# Turkey decoys???



## HayShotBB (Mar 1, 2006)

Hey has anybody used those collapsable or foam turkey decoys by brands such as carrylite or flameau....... DO THEY WORK ??? theyre pretty damn cheap so i was just curious what y'all thought....THANKS hope to hear from ya AHHHHH BEEEEER :beer:


----------



## Chuck Smith (Feb 22, 2005)

I use two of them.......I like them alot.....light, easy to set up in a hurry, look ok, don't make much noise......Very good decoy. I used to have the one made out of rubber.....it got a crease in it and looks like He!! now.

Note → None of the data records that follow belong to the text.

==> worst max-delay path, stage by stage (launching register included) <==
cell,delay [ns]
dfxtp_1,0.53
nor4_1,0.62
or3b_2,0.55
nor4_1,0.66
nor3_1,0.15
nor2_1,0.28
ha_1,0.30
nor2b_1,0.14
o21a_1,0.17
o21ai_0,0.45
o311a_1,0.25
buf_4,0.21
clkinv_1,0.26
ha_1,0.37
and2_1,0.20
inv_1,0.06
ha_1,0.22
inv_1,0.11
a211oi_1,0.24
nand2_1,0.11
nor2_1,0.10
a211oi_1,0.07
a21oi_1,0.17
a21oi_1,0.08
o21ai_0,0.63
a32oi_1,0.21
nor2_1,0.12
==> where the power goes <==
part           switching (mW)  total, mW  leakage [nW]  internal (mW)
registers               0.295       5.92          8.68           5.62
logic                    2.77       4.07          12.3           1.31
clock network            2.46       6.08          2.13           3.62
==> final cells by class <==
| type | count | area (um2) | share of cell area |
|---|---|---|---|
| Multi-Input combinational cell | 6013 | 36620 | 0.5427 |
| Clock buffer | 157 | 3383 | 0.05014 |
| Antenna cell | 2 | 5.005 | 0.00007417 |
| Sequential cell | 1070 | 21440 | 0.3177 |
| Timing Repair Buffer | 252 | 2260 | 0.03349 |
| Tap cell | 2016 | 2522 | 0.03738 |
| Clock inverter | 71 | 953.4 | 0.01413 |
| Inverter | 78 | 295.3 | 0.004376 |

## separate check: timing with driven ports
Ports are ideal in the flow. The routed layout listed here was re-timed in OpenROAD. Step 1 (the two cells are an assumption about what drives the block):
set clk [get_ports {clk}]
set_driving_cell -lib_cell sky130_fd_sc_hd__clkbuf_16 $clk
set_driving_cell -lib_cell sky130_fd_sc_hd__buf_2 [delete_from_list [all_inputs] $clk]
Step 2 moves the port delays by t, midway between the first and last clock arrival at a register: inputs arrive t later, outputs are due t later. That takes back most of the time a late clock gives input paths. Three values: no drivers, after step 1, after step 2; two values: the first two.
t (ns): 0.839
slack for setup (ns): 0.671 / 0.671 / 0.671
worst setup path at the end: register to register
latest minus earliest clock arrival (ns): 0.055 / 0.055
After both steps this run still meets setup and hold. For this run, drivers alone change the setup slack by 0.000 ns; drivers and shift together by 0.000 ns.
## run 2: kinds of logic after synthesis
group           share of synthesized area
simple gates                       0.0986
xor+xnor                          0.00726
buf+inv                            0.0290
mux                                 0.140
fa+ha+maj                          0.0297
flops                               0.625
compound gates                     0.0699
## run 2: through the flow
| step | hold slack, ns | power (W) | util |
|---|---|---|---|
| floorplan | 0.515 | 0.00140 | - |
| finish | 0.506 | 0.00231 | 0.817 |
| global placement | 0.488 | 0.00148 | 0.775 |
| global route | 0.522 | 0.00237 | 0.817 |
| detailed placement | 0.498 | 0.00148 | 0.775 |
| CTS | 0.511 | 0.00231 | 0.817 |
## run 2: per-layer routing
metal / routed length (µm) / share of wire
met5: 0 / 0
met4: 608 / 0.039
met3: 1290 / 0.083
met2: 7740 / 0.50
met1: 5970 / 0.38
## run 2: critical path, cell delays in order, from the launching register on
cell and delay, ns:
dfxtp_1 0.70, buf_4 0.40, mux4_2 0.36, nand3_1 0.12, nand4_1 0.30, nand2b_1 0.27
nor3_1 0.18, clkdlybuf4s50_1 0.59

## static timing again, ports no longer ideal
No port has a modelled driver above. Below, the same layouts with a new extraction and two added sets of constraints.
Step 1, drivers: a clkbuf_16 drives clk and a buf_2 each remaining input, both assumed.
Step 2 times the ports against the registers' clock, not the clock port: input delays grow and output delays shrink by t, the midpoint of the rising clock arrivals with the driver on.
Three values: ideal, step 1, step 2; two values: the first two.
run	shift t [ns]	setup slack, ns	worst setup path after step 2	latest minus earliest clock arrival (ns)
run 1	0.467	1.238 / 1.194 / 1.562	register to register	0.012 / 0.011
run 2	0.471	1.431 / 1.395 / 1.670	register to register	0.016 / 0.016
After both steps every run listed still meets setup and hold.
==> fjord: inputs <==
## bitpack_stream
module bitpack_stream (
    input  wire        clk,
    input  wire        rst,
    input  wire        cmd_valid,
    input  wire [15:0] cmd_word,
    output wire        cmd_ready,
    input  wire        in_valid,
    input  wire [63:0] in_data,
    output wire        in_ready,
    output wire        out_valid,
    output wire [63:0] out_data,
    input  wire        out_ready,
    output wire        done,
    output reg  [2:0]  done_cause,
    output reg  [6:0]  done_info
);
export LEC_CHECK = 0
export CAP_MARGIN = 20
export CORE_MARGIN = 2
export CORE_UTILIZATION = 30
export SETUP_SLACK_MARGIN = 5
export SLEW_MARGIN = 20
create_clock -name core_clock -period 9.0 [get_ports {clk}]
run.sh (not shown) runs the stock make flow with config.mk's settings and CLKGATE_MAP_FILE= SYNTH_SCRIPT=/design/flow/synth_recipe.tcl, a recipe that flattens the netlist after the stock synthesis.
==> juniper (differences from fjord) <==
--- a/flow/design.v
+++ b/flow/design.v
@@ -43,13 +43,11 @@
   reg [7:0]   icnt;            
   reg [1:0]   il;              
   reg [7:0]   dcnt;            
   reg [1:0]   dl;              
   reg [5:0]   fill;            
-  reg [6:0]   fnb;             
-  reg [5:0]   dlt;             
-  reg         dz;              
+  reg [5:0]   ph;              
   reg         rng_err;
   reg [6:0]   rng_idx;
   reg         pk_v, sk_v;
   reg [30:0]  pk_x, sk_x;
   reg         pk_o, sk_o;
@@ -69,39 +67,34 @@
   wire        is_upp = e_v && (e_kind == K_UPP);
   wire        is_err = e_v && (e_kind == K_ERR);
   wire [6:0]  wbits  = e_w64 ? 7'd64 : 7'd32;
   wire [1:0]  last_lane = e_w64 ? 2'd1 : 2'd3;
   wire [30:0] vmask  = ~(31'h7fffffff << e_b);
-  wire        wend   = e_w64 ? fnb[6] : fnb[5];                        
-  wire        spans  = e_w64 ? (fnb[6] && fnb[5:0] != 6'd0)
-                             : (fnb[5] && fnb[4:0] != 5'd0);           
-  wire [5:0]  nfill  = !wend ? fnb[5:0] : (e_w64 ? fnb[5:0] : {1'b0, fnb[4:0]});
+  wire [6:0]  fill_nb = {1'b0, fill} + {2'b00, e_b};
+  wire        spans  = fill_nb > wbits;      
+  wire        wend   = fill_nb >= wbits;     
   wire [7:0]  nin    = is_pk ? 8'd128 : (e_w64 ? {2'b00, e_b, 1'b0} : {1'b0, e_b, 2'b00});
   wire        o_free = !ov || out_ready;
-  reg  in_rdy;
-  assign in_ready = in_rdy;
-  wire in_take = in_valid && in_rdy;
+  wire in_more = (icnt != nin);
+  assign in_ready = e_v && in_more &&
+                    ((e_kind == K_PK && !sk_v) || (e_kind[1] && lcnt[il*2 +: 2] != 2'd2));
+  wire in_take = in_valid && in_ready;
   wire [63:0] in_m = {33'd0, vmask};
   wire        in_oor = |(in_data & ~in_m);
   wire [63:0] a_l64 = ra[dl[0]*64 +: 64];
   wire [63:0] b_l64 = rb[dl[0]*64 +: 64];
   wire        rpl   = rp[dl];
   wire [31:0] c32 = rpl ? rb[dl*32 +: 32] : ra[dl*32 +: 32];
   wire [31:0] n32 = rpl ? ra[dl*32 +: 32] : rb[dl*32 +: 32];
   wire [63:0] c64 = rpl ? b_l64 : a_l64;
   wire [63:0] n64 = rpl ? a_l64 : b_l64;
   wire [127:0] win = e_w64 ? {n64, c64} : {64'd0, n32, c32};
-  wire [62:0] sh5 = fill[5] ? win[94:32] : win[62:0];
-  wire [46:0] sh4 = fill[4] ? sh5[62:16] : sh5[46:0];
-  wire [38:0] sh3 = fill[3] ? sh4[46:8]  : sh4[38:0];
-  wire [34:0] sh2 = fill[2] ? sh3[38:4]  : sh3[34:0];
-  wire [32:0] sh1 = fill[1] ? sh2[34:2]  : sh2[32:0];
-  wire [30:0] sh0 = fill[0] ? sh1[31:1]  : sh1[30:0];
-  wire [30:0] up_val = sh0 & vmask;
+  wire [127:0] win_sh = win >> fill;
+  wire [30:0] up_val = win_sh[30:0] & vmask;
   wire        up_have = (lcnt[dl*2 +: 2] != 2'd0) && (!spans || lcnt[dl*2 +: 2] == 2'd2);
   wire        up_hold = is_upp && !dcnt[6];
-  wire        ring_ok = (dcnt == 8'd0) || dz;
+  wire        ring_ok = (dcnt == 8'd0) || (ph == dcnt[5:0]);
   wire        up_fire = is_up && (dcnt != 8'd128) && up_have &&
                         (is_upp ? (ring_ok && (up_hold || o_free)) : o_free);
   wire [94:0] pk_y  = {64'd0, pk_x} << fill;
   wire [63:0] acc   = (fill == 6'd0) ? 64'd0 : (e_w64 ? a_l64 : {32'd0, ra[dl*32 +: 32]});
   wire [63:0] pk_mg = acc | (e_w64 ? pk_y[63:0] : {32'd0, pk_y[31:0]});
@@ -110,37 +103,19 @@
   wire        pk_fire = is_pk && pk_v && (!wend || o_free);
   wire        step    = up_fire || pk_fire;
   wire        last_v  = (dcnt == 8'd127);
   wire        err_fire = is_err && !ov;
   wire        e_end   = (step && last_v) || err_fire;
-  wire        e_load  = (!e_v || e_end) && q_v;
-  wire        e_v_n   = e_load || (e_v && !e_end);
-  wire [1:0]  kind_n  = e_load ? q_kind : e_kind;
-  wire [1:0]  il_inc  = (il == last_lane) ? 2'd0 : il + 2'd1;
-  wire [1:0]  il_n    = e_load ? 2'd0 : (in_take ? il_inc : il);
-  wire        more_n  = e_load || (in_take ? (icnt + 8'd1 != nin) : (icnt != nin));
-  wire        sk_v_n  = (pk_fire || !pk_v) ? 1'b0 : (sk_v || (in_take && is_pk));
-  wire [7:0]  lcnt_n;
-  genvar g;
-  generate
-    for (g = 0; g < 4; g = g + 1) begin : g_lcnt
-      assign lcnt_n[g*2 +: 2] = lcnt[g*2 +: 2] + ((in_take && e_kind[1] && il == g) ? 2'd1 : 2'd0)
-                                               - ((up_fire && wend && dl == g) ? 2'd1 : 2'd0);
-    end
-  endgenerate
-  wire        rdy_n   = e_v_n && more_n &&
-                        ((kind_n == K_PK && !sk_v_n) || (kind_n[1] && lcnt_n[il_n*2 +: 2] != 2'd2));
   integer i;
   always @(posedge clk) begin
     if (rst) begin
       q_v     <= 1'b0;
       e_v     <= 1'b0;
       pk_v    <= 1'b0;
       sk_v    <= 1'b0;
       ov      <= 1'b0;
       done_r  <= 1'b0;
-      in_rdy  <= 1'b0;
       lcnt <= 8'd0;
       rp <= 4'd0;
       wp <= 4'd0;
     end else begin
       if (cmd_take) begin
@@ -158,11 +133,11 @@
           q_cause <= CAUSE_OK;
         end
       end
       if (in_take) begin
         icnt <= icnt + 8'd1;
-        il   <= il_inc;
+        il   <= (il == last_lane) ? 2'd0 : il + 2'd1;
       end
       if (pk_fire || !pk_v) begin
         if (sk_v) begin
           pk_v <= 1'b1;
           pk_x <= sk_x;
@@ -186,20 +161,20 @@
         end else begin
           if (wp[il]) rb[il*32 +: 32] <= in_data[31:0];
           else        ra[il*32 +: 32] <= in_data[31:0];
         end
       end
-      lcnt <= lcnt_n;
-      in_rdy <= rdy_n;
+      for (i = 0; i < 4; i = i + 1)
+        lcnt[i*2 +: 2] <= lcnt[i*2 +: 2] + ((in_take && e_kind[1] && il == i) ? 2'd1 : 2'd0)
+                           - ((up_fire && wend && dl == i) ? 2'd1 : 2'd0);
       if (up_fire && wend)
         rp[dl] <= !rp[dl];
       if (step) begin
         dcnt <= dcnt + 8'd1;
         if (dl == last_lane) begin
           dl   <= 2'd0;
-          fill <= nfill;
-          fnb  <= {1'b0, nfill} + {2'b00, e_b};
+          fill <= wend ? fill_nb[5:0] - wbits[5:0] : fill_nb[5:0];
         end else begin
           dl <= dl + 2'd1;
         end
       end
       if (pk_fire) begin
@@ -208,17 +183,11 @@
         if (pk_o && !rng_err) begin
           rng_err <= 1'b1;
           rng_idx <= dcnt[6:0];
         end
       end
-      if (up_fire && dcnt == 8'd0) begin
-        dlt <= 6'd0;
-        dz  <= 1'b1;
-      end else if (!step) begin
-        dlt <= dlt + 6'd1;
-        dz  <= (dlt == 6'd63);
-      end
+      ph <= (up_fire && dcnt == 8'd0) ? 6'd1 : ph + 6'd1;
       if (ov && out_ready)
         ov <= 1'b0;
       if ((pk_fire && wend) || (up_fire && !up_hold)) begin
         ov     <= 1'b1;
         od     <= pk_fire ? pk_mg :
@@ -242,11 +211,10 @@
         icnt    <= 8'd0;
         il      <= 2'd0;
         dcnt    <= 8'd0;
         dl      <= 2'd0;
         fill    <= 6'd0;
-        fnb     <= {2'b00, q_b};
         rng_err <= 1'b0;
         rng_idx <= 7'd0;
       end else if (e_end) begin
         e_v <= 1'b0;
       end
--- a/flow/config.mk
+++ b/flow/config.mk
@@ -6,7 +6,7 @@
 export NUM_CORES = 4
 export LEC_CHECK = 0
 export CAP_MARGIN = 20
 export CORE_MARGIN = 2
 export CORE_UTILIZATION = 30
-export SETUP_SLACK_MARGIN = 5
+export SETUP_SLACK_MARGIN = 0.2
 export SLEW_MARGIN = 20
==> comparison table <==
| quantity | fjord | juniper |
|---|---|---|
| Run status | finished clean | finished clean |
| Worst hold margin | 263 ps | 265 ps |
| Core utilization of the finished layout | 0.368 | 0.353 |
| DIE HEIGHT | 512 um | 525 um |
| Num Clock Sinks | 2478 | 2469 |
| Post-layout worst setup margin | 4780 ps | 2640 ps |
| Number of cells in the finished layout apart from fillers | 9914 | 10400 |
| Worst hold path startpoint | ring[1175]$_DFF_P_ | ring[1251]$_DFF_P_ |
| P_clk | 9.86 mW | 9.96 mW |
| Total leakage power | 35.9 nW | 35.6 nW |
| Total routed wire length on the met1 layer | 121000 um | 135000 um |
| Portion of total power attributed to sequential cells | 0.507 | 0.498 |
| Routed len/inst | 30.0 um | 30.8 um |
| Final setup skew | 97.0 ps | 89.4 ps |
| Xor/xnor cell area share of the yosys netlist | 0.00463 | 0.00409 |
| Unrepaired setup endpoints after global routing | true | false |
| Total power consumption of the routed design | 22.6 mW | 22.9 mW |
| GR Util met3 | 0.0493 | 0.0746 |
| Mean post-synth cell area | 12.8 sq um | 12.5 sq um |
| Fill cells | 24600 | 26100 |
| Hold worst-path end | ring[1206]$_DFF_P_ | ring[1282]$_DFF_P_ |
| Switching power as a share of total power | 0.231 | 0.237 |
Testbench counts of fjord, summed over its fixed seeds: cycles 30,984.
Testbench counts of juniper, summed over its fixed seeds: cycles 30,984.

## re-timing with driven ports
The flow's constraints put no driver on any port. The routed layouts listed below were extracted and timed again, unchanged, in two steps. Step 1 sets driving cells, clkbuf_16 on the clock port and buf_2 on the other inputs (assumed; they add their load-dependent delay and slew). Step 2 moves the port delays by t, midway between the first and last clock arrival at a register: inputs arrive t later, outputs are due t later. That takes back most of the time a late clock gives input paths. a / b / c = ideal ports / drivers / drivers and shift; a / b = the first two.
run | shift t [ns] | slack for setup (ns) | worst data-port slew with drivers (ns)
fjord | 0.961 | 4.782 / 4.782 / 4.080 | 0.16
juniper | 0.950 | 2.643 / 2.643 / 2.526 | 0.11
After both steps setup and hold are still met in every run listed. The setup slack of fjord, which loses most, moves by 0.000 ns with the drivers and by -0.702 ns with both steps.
Context: an optimization exercise on an open-source flow, tuned for small area, a short achievable clock period and few clock cycles per item. The choices shown serve that exercise and are no tape-out recipe. No activity file was given, so power comes from the tool's default toggle rates.

==> flow/design.v (excerpt) <==
module chirp_radar_ranger (
    input  wire        clk,
    input  wire        rst,
    input  wire        key_valid,
    input  wire [7:0]  key_char,
    input  wire        in_valid,
    output wire        in_ready,
    input  wire [15:0] mic,
    input  wire [31:0] now,
    output reg         out_valid,
    input  wire        out_ready,
    output wire [15:0] out_left,
    output reg         out_last,
    output reg         ev_valid,
    output reg         ev_kind,       
    output reg  [7:0]  ev_char,
    output wire [5:0]  ev_index,
    output reg  [13:0] ev_dist,       
    output wire [27:0] ev_amp
);
For scale: roughly 2300 cells after synthesis, about 560 flip-flops, roughly 35000 um2 of cells after synthesis.
==> module chirp_radar_ranger, before the edit <==
module chirp_radar_ranger (
    input  wire        clk,
    input  wire        rst,
    input  wire        key_valid,
    input  wire [7:0]  key_char,
    input  wire        in_valid,
    output wire        in_ready,
    input  wire [15:0] mic,
    input  wire [31:0] now,
    output reg         out_valid,
    input  wire        out_ready,
    output wire [15:0] out_left,
    output reg         out_last,
    output reg         ev_valid,
    output reg         ev_kind,       
    output reg  [7:0]  ev_char,
    output wire [5:0]  ev_index,
    output reg  [13:0] ev_dist,       
    output wire [27:0] ev_amp
);
    localparam N          = 64;
    localparam R          = 16;
    localparam [23:0] TX_PERIOD_HI = 24'd1;    
    reg        rdy;             
    reg  [5:0] icnt;            
    assign in_ready = rdy;
    wire acc = in_valid && rdy;
    reg        v0;
    reg [15:0] mic0;
    reg [31:0] now0;
    reg        k0v;
    reg  [7:0] k0c;
    reg        key_pend;
    reg  [7:0] key_q;
    reg [31:0] next_tx;
    reg        armed;           
    reg  [5:0] zero_off;
    reg        blk_tx;          
    reg        blk_det;         
    reg        busy;            
    reg        recal_q;         
    reg        warn_q;          
    reg  [3:0] tail;            
    reg        tail_act;        
    reg        rep_v;           
    reg  [6:0] rep_rel;         
    wire first0 = (icnt == 6'd1);
    wire last0  = (icnt == 6'd0);
    wire lagok0 = (icnt >= R) || (icnt == 6'd0);      
    wire step   = v0 && first0;
    wire fired   = (now0 >= next_tx);
    wire det_now = armed && !fired;
    wire is_r    = (key_q == 8'h72);
    wire       tx_now  = step ? fired : blk_tx;
    localparam [127:0] CHIRP_TAB = {8'h3F, 8'h08, 8'hA7, 8'h76, 8'hDD, 8'h9F, 8'h56, 8'h52,
                                    8'hB5, 8'h90, 8'hF7, 8'h5C, 8'h77, 8'h57, 8'h27, 8'h00};
    wire [7:0] chirp_n = CHIRP_TAB[{icnt[3:0], 3'b000} +: 8];      
    wire [7:0] left_nx = (tx_now && icnt < R) ? chirp_n : 8'd0;
    wire       last_nx = (icnt == N - 1);
    reg  [7:0] left_q;
    reg  [7:0] sk_left;
    reg        sk_last;
    assign out_left = {{8{left_q[7]}}, left_q};
    wire main_free = !out_valid || out_ready;
    always @(posedge clk) begin
        if (rst) begin
            rdy       <= 1'b0;
            out_valid <= 1'b0;
            icnt      <= 6'd0;
        end else begin
            rdy <= 1'b1;
            if (!rdy) begin
                if (main_free && out_valid) begin
                    left_q   <= sk_left;
                    out_last <= sk_last;
                end else if (out_valid) begin
                    rdy <= 1'b0;
                end
            end else if (acc) begin
                icnt <= icnt + 6'd1;
                if (main_free) begin
                    out_valid <= 1'b1;
                    left_q    <= left_nx;
                    out_last  <= last_nx;
                end else begin
                    sk_left <= left_nx;
                    sk_last <= last_nx;
                    rdy     <= 1'b0;
                end
            end else if (main_free) begin
                out_valid <= 1'b0;
            end
        end
    end
    always @(posedge clk) begin
        if (rst) begin
            v0  <= 1'b0;
            k0v <= 1'b0;
        end else begin
            v0  <= acc;
            k0v <= key_valid;
        end
        k0c  <= key_char;
        mic0 <= tail_nx ? 16'd0 : mic;
        now0 <= now;
    end
    wire        c_done;
    wire [5:0]  c_idx;
    wire [27:0] c_amp;
    wire        in_tail = tail_act;
    wire        tail_go = v0 && last0 && blk_det;
    wire        tail_nx = tail_go || (tail_act && tail != 4'd1);
    wire        c_shift = (v0 && (first0 || blk_det)) || in_tail;
    wire        c_lag   = (v0 && !first0 && blk_det && lagok0) || in_tail;
    wire        c_first = !in_tail && (icnt == R);
    wire        c_last  = (tail == 4'd1);
    assign ev_index = c_idx;
    assign ev_amp   = c_amp;
    chirp_correlator u_corr (
        .clk       (clk),
        .rst       (rst),
        .shift_en  (c_shift),
        .x         (mic0),
        .lag_v     (c_lag),
        .lag_first (c_first),
        .lag_last  (c_last),
        .done      (c_done),
        .best_idx  (c_idx),
        .best_amp  (c_amp)
    );
    always @(posedge clk) begin
        if (rst) begin
            key_pend  <= 1'b0;
            key_q     <= 8'd0;
            next_tx   <= 32'd0;
            armed     <= 1'b0;
            zero_off  <= 6'd0;
            blk_tx    <= 1'b0;
            blk_det   <= 1'b0;
            busy      <= 1'b0;
            recal_q   <= 1'b0;
            warn_q    <= 1'b0;
            tail      <= 4'd0;
            tail_act  <= 1'b0;
            rep_v     <= 1'b0;
            ev_valid  <= 1'b0;
        end else begin
            ev_valid <= 1'b0;
            rep_v    <= 1'b0;
            if (step) begin
                blk_tx  <= fired;
                blk_det <= det_now;
                armed   <= fired;
                if (fired)
                    next_tx <= {now0[31:8] + TX_PERIOD_HI, now0[7:0]};
                if (det_now)
                    busy <= 1'b1;
                if (key_pend && !is_r) begin
                    ev_char <= key_q;
                    if (busy)
                        warn_q <= 1'b1;
                    else begin
                        ev_valid <= 1'b1;
                        ev_kind  <= 1'b0;
                    end
                end
                if (key_pend && is_r) begin
                    if ((busy && !rep_v) || det_now)
                        recal_q <= 1'b1;
                    else
                        zero_off <= c_idx;
                end
            end
            tail_act <= tail_nx;
            if (tail_go)
                tail <= R - 1;
            else if (in_tail)
                tail <= tail - 4'd1;
            if (c_done) begin
                rep_v   <= 1'b1;
                rep_rel <= {1'b0, c_idx} - {1'b0, zero_off};
            end
            if (rep_v) begin
                busy      <= 1'b0;
                ev_valid  <= 1'b1;
                ev_kind   <= 1'b1;
                ev_dist   <= {{7{rep_rel[6]}}, rep_rel} * 14'd85;
                if (recal_q) begin
                    zero_off <= c_idx;
                    recal_q  <= 1'b0;
                end
            end
            if (warn_q && !busy) begin
                ev_valid <= 1'b1;
                ev_kind  <= 1'b0;
                warn_q   <= 1'b0;
            end
            if (k0v) begin
                key_pend <= 1'b1;
                key_q    <= k0c;
            end else if (step) begin
                key_pend <= 1'b0;
            end
        end
    end
endmodule
Settings: LEC_CHECK=0, CAP_MARGIN=20, CORE_MARGIN=2, CORE_UTILIZATION=40, CTS_CLUSTER_DIAMETER=90, CTS_CLUSTER_SIZE=30, SLEW_MARGIN=20, SYNTH_HIERARCHICAL=1; clock period 13.0 ns.
standard.sh (not shown) runs the stock make flow with config.mk's settings and CLKGATE_MAP_FILE= SYNTH_SCRIPT=/design/flow/synth_recipe.tcl, a recipe that flattens the netlist after the stock synthesis.
==> flow/flow/run.sh <==
#!/bin/bash
# The standard layout (the standard.sh: the standard synthesis,
# floorplan, placement, CTS, routing) at the design's clock period and
# constraints, with two settings passed on to ORFS:
#  - SETUP_SLACK_MARGIN: the resizer's setup repair aims for this much
#    slack, so it works the paths down towards the period the design can
#    reach rather than stopping once the design's period is met;
#  - BUFFER_PORTS_ARGS: the cell used for the buffer every port gets.
# The make output goes to standard_make.log; ORFS's own logs are kept under
# orfs/logs.
set -euo pipefail
MARGIN=$(cat flow/margin.txt)
PORTBUF=$(cat flow/portbuf.txt)
bash standard.sh "SETUP_SLACK_MARGIN=$MARGIN" "BUFFER_PORTS_ARGS=-buffer_cell $PORTBUF" finish > standard_make.log 2>&1
==> flow/flow/margin.txt <==
9.1
==> flow/flow/portbuf.txt <==
sky130_fd_sc_hd__buf_1
Next try:
--- a/flow/design.v
+++ b/flow/design.v
@@ -919,9 +919,17 @@
     wire det_now = armed && !fired;
     wire is_r    = (key_q == 8'h72);
     wire       tx_now  = step ? fired : blk_tx;
-    localparam [127:0] CHIRP_TAB = {8'h3F, 8'h08, 8'hA7, 8'h76, 8'hDD, 8'h9F, 8'h56, 8'h52,
-                                    8'hB5, 8'h90, 8'hF7, 8'h5C, 8'h77, 8'h57, 8'h27, 8'h00};
-    wire [7:0] chirp_n = CHIRP_TAB[{icnt[3:0], 3'b000} +: 8];      
+    reg  [7:0] chirp_n;         
+    always @(*) begin
+        case (icnt[3:0])
+            4'd0:  chirp_n = 8'sd0;     4'd1:  chirp_n = 8'sd39;    4'd2:  chirp_n = 8'sd87;
+            4'd3:  chirp_n = 8'sd119;   4'd4:  chirp_n = 8'sd92;    4'd5:  chirp_n = -8'sd9;
+            4'd6:  chirp_n = -8'sd112;  4'd7:  chirp_n = -8'sd75;   4'd8:  chirp_n = 8'sd82;
+            4'd9:  chirp_n = 8'sd86;    4'd10: chirp_n = -8'sd97;   4'd11: chirp_n = -8'sd35;
+            4'd12: chirp_n = 8'sd118;   4'd13: chirp_n = -8'sd89;   4'd14: chirp_n = 8'sd8;
+            default: chirp_n = 8'sd63;
+        endcase
+    end
     wire [7:0] left_nx = (tx_now && icnt < R) ? chirp_n : 8'd0;
     wire       last_nx = (icnt == N - 1);
     reg  [7:0] left_q;
Outcome:
- global-route usage decreases by 0.32 points
- routed wire length shrinks by 1.3%
- register-to-register slack got worse by 0.03 ns
- clock skew climbs by 0.0068 ns
- first-iteration DRC count increases by 17%
- worst setup slack improves by 0.031 ns
- clock power barely changes
- total power rises by 1.5%
- hold slack improved by 0.011 ns
- die area rose by 1.0%
- design area rose by 0.57%
- via count goes up by 0.52%
- sequential cell count climbs by 8
- non-clock buffer count went down by 12
No functional check of the RTL was part of any run of this note.

-- port drivers added, routing unchanged --
How much do the figures lean on ideal ports? The routed layouts below were timed once more, with nothing changed but the port constraints. Step 1: set_driving_cell puts a clkbuf_16 on clk and a buf_2 on each other input, an assumption about the parent block. Step 2, shift: input delay + t, output delay - t, t = (earliest + latest rising clock arrival at the registers) / 2. This alone moves slack from input paths to output paths. a / b / c = ideal ports / drivers / drivers and shift; a / b = the first two.
| run | t, ns | setup slack, ns | worst setup path at the end | cell pins on the clock port's net |
|---|---|---|---|---|
| the first run | 0.699 | 9.059 / 8.993 / 8.638 | input to register | 1 |
| the second run | 0.699 | 9.090 / 9.025 / 8.610 | input to register | 1 |
After both steps setup and hold are still met in every run listed. The setup slack of the second run, which loses most, moves by -0.065 ns with the drivers and by -0.480 ns with both steps.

I would recomened buying extra stakes....they can break and it sucks when that happens in the feild when you are setting up on a big O' tom.

Chuck


----------



## goosebusters (Jan 12, 2006)

I also used a foam collapsible last year too. I loved it. Had nine toms racing each other for it. Mine had a stake like a northwind goose decoy, but it folded in half so it easily fits into your backpack.


----------



## mossy512 (Jan 7, 2006)

I have a foam flock ( 2 hens, 1 jake) they are great and work very well. Two years ago I had 3 gobblers come in and started to fight until the boss reasserted his lead. I also have the Sceery inflatable four flock these work great if you have one pegged and won't be moving alot. If you have to move alot with these you will need a decoy bag. The foam decoys you just fold and tuck for a move.


----------



## Sasha and Abby (May 11, 2004)

I have used all of them and they all work.


----------



## PAwoodsman (Jan 10, 2006)

I have used foam decoys the last few years and I have not had any trouble with it. I do have a friend that told me to be careful because once he had one blow over from the wind infront of a turkey, I bet that was a site for the turkey!! Anyway, besides that one story I have never heard a bad word about them. They are light, portable, and realistic looking.

Good Luck and Happy Hunting
:beer: Cheers


----------